BEGIN Exercise data
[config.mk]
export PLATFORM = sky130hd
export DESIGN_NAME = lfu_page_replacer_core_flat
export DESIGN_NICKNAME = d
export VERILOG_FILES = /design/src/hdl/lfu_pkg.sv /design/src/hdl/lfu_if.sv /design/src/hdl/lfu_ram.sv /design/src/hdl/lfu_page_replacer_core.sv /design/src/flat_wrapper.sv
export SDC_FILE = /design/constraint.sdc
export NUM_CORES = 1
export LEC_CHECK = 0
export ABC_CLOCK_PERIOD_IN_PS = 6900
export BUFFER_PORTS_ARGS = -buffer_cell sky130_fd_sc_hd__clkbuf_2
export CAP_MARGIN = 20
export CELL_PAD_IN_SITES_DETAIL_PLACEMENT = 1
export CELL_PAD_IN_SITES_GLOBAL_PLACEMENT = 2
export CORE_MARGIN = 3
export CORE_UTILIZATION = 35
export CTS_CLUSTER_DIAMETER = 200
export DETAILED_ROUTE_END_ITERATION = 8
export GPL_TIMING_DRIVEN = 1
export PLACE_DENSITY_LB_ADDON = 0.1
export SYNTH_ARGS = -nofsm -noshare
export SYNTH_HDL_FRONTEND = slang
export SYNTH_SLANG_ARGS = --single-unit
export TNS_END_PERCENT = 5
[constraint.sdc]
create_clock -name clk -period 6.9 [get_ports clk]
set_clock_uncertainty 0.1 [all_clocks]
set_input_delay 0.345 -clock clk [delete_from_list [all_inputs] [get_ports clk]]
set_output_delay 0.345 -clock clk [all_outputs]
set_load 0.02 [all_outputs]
END Exercise data
BEGIN Exercise data
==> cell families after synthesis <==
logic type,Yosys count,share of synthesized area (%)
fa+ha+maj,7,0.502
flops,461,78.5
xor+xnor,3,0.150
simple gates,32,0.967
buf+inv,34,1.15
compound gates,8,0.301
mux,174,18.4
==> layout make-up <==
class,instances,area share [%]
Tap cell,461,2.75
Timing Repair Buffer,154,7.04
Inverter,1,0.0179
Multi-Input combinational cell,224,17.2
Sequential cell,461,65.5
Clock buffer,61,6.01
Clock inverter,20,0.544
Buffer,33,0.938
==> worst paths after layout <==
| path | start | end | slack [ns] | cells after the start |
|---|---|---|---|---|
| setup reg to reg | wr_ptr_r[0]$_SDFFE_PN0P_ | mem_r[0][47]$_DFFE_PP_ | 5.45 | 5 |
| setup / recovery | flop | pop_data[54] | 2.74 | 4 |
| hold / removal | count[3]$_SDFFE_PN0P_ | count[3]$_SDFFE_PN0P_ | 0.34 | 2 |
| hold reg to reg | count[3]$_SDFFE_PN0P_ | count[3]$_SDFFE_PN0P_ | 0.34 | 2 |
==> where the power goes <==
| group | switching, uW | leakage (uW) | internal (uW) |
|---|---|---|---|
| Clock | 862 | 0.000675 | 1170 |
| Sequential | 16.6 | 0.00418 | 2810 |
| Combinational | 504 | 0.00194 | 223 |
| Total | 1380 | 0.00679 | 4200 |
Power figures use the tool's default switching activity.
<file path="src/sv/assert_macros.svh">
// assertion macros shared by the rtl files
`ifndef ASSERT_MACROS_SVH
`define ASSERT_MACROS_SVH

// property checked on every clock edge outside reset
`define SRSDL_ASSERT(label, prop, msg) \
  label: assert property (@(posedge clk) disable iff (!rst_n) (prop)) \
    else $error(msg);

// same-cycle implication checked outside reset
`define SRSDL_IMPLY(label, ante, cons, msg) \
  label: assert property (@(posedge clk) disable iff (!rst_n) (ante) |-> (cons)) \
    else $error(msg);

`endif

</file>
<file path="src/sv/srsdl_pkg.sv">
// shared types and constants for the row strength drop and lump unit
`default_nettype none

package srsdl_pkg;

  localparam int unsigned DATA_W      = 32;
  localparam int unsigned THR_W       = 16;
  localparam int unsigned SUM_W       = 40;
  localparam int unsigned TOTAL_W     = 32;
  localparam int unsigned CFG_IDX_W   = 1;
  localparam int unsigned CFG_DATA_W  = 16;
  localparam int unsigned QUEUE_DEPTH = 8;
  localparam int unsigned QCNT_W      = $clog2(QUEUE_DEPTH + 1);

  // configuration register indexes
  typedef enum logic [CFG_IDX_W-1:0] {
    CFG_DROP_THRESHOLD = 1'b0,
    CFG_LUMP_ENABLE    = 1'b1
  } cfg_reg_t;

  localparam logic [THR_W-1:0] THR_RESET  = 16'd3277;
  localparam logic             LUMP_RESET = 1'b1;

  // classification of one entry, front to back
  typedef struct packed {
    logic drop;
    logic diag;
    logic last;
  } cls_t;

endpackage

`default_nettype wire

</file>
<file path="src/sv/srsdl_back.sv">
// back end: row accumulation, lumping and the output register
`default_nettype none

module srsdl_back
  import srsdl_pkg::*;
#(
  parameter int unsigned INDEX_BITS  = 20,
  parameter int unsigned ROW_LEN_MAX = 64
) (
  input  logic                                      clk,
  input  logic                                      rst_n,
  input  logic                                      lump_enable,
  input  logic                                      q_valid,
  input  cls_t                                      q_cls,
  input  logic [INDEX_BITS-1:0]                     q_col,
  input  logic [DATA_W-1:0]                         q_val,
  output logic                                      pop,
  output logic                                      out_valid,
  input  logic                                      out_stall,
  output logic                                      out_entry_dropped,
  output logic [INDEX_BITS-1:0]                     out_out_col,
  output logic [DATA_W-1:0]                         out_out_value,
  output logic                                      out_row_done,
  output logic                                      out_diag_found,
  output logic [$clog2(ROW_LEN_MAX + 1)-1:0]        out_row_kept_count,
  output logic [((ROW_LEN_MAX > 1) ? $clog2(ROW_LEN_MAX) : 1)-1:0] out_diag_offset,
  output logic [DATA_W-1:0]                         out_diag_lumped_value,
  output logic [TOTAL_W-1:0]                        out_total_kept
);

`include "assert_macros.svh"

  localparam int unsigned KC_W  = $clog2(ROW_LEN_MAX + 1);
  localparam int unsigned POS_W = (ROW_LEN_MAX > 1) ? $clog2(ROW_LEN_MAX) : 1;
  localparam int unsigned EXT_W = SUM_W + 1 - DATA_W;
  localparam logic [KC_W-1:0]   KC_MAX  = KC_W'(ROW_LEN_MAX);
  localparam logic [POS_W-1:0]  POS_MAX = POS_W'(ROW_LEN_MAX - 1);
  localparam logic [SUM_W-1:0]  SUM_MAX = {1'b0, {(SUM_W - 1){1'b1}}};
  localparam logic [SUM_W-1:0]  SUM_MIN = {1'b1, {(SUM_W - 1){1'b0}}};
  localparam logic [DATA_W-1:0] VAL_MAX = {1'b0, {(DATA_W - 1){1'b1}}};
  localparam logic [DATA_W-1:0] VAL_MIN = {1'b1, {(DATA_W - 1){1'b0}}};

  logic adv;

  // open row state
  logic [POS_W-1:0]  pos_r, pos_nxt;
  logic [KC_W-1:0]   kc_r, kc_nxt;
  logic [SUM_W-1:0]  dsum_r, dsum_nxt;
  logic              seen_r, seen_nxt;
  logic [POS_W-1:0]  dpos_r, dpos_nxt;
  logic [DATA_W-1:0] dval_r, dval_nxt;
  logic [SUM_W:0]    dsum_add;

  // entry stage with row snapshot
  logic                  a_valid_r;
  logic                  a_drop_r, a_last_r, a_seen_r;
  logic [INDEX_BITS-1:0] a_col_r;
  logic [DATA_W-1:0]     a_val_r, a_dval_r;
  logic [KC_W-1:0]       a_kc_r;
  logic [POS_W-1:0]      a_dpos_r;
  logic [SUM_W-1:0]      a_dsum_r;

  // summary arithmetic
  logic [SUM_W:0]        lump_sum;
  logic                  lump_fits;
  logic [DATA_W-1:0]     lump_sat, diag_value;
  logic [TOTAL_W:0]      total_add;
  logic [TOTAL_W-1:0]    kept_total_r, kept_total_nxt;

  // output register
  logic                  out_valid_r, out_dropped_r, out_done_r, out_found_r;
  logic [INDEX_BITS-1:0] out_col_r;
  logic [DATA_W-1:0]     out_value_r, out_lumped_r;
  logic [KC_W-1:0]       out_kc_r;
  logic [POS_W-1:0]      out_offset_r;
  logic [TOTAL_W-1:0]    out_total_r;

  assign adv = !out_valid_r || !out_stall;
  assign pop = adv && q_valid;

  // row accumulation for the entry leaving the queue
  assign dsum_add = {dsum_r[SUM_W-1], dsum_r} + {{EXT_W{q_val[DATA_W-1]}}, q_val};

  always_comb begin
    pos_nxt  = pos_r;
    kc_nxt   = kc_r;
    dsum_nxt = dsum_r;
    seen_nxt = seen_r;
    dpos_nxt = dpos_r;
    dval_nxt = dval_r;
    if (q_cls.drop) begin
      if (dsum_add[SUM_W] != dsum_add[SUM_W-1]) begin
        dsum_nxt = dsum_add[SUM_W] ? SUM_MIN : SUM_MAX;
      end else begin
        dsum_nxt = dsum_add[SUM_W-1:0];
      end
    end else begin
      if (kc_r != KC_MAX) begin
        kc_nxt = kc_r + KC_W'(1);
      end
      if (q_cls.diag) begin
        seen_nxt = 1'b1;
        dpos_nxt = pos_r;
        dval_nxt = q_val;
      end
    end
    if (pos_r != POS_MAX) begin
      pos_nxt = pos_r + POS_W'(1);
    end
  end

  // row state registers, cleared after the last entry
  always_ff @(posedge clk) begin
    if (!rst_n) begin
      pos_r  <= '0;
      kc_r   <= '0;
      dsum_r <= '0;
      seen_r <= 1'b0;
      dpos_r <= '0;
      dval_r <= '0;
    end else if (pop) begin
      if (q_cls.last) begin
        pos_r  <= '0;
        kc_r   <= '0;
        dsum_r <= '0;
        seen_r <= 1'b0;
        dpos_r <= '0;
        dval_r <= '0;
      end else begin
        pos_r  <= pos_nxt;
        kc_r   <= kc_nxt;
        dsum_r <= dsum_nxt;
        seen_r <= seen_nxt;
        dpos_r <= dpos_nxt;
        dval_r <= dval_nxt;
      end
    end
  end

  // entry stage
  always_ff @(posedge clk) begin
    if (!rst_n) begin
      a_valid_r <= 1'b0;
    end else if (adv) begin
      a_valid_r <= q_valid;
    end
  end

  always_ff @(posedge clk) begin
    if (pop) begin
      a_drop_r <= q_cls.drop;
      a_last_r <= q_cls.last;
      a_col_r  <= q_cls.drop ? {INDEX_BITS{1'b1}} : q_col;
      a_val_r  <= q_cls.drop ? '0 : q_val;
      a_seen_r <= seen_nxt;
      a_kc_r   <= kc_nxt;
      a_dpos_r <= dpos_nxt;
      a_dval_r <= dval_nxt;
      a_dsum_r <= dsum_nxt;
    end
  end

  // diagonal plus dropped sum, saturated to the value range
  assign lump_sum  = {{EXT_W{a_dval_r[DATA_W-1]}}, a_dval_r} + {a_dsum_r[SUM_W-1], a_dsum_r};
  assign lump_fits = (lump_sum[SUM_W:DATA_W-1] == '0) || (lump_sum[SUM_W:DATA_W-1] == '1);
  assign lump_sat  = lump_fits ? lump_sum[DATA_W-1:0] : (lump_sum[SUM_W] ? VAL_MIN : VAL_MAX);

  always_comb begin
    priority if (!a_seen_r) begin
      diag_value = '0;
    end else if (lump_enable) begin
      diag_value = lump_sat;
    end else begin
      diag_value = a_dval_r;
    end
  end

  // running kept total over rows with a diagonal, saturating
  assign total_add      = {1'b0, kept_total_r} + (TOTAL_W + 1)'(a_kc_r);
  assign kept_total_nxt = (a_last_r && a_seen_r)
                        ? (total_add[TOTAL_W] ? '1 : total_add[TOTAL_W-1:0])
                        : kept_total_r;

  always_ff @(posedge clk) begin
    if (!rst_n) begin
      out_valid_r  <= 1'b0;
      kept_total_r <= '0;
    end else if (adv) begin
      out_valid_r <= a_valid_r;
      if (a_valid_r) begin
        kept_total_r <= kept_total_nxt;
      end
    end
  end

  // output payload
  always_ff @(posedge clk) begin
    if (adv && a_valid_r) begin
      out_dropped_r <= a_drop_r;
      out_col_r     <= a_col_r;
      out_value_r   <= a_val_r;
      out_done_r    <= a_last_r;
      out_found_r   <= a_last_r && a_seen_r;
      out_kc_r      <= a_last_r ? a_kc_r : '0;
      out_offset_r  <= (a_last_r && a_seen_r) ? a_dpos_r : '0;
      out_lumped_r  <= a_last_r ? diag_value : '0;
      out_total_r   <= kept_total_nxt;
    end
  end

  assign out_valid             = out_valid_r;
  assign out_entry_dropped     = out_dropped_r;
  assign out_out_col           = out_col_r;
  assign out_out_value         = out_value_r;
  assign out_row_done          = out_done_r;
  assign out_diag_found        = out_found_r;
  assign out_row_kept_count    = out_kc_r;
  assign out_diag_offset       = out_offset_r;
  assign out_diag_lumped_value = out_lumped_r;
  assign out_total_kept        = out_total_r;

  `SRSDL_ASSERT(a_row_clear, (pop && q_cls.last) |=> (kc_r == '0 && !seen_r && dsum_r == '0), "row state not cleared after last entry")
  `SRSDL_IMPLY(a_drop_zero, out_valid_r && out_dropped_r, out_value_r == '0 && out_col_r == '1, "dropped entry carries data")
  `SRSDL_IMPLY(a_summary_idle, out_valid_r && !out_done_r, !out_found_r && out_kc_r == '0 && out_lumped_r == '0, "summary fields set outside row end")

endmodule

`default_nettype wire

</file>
END Exercise data
BEGIN Exercise data
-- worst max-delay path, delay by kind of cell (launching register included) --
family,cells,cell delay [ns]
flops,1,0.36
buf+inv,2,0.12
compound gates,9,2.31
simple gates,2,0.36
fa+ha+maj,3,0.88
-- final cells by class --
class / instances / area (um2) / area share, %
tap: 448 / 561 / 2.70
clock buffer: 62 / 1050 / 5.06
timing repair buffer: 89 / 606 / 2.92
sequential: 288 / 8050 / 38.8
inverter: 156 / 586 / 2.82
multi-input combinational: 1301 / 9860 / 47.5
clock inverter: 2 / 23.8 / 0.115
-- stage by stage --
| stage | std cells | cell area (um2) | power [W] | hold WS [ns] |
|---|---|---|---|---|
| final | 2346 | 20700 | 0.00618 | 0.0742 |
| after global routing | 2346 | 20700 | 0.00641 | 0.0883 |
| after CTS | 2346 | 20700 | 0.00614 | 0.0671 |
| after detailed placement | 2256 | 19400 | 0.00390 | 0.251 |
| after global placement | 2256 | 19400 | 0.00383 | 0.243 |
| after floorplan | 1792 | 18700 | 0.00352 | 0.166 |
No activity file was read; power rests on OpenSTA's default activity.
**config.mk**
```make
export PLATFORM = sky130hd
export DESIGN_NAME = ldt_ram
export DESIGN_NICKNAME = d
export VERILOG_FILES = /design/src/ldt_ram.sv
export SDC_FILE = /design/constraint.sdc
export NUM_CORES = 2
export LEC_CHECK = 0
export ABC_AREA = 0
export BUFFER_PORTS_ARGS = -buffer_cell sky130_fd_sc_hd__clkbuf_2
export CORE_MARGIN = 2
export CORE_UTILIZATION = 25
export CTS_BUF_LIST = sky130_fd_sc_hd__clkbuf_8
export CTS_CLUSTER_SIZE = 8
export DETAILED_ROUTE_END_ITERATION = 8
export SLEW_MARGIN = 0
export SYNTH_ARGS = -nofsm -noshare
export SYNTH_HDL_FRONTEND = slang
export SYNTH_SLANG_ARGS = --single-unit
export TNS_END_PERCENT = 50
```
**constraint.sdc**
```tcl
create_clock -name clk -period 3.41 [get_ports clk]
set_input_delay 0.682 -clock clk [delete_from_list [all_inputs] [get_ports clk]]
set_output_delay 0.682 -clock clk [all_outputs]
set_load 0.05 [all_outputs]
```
END Exercise data
__Aim of the exercise__: Tally the lines above that include the word "gates"; answer with the total only.

__Result below__: 4